Katie Prinkey, MA '21, has published a paper in two parts based on research she conducted during her time in the Islamic and Middle Eastern studies graduate program at Washington University. “Cultural Colonialism at the Museum of the Bible: Have They Found Redemption?” appeared in the January 2022 issue of the Journal of the Coalition of Masters Scholars on Material Culture.

In her research, Prinkey explores cultural colonialism – the process of cultural erasure for the victims of colonialism – in relation to the Green Collection, one of the largest collections of biblical artifacts in the world. Prinkey discusses the Green family’s fraudulent trade in biblical artifacts as well as their connections to the widely condemned activities in the antiquities markets. She discusses two case studies to explore the impact of those activities on the communities from which the items were stolen.

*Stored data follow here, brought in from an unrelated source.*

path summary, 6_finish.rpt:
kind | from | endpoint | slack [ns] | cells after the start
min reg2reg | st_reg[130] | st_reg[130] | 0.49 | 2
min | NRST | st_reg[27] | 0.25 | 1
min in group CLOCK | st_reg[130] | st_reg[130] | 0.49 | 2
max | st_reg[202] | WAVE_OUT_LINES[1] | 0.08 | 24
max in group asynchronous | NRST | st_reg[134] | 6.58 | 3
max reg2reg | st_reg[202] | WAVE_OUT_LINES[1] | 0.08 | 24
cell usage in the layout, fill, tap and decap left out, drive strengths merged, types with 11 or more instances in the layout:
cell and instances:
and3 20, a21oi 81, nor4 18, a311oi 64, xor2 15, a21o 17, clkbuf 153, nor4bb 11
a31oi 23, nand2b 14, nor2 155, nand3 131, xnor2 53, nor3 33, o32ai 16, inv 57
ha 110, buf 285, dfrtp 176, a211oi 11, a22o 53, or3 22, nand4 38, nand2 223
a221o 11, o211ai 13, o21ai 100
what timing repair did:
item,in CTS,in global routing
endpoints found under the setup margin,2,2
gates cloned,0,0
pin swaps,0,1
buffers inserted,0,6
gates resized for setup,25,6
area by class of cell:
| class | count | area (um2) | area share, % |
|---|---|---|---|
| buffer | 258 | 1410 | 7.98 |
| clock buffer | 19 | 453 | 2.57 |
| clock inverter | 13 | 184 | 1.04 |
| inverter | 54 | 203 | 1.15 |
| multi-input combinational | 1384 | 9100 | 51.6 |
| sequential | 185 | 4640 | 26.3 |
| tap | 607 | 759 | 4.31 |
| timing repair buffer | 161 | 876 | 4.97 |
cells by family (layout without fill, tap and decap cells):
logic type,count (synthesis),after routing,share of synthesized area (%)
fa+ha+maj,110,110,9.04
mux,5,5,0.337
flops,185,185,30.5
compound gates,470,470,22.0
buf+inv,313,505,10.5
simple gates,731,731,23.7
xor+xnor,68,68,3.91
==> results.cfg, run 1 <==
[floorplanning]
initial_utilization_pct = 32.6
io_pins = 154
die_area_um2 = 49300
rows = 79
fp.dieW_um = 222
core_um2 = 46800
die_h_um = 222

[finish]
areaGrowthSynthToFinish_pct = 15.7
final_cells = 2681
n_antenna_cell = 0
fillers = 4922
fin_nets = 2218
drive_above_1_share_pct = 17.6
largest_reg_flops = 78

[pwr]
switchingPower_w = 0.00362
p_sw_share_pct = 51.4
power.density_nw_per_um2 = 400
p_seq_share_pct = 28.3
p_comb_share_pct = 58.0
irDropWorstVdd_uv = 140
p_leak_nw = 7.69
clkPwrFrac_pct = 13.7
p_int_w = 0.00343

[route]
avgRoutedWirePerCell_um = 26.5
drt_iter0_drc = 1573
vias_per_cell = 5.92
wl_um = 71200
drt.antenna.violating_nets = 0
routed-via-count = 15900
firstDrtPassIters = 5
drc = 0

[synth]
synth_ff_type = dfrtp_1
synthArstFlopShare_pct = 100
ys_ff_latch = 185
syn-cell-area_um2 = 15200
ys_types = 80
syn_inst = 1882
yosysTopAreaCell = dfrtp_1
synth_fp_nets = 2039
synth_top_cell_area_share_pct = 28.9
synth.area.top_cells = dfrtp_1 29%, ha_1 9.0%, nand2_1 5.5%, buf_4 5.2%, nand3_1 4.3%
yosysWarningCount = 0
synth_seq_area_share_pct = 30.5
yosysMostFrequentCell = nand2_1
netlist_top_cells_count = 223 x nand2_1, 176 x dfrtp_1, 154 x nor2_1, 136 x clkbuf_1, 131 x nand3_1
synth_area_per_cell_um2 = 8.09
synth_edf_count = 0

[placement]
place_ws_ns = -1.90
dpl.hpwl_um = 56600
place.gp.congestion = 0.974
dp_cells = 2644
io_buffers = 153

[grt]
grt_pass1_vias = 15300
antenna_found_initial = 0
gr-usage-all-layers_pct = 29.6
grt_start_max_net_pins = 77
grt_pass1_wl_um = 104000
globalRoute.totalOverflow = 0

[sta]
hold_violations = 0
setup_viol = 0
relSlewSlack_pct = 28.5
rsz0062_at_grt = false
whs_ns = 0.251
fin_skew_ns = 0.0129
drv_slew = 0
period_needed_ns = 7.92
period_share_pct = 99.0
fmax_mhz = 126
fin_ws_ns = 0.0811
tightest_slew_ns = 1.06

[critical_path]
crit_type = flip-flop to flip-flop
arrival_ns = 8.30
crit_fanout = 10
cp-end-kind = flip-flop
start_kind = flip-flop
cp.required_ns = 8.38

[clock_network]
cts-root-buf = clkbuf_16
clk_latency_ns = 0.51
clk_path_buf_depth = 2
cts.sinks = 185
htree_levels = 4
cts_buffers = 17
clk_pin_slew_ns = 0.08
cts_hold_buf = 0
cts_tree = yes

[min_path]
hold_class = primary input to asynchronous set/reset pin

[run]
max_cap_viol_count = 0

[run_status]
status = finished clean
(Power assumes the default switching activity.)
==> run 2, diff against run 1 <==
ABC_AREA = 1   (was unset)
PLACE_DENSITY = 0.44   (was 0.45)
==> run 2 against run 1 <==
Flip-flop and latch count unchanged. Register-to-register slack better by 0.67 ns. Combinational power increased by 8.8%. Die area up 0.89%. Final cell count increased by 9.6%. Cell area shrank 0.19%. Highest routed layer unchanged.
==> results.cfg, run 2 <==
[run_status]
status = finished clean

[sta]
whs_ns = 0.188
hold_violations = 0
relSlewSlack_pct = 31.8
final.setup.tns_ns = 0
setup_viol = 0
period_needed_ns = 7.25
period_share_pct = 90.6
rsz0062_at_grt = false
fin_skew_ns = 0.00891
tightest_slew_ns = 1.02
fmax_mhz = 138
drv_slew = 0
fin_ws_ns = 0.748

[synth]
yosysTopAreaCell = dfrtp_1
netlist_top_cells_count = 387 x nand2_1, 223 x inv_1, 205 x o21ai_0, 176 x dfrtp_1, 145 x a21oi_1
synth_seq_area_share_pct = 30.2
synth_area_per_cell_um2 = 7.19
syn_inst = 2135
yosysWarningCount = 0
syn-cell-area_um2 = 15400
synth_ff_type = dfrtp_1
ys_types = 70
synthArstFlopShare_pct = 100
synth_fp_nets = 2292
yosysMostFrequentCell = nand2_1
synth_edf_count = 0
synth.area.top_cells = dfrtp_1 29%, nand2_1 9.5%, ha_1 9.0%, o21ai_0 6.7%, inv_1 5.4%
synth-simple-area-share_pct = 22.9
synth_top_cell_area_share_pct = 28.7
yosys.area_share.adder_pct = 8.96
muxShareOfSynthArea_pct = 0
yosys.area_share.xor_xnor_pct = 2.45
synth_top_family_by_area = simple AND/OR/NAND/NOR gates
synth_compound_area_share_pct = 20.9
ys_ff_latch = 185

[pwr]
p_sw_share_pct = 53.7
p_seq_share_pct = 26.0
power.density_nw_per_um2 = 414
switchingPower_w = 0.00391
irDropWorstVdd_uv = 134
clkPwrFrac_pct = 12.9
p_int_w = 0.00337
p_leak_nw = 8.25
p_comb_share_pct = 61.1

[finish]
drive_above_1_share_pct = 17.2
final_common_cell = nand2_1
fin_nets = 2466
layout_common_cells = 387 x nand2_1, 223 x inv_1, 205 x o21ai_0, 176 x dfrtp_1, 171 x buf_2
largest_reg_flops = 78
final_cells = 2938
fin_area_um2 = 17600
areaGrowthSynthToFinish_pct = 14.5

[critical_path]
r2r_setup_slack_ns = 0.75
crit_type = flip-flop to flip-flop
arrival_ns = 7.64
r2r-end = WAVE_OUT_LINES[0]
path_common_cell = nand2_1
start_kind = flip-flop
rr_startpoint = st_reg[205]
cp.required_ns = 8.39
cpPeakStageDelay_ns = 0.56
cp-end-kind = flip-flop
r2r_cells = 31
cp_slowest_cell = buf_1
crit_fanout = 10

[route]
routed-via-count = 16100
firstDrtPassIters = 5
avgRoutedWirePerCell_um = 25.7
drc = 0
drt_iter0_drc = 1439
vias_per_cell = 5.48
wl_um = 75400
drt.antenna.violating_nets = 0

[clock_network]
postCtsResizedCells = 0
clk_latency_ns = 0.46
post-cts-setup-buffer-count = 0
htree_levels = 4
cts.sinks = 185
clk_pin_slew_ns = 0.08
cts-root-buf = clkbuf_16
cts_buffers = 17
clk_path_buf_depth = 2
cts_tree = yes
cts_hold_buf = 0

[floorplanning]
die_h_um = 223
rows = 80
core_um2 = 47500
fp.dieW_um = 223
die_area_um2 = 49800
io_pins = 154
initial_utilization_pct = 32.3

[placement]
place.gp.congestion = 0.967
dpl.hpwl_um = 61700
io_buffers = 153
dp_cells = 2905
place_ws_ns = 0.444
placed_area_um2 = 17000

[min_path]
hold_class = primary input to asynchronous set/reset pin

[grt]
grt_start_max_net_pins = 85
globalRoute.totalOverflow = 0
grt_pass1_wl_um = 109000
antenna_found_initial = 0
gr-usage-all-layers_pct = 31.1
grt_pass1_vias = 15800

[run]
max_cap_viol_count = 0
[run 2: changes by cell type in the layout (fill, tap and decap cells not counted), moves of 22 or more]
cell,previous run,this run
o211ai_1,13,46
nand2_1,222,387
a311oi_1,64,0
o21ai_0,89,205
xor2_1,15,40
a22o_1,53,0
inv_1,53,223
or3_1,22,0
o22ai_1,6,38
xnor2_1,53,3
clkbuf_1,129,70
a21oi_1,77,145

Nancy Reynolds, professor of history; women, gender, and sexuality studies; and Jewish, Islamic, and Middle Eastern studies, was Prinkey’s graduate advisor at WashU.  “Ms. Prinkey's project turns the lens on recent cases at the Museum of the Bible, built in part with illegally acquired artifacts from the Middle East in the Green family collection,” Reynolds said. “Her paper does important work framing these controversies in the long history of cultural colonialism and artifact looting by European and North American institutions, and her work points to the larger, deeply pernicious effects of these practices in erasing the communities and the heritages from which these objects are stolen.”

Prinkey was particularly influenced by a course she took on decolonization while at WashU with Shefali Chandra, associate professor of history; women, gender, and sexuality studies; and Asian American studies. “Professor Chandra's class helped me to frame my argument around cultural colonialism and comparing the Greens to a modern-day colonizer of biblical artifacts from the Middle East,” Prinkey said. “This project is something that I kept returning to as JIMES helped build my knowledge of theory and most importantly decolonial theory.”

“Katie wrote a number of marvelous papers in my class where she really probed how to borrow from Indigenous theorization on decolonization in the Americas toward a project attuned to the histories of Asia," Chandra said. "This is a young scholar who will bridge the structural impasse between the ivory tower and the world in meaningful, respectful, and lasting ways.”

After graduating from WashU, Prinkey enrolled in the museum studies program at George Washington University. She is currently a curatorial research intern for the Smithsonian National Portrait Gallery.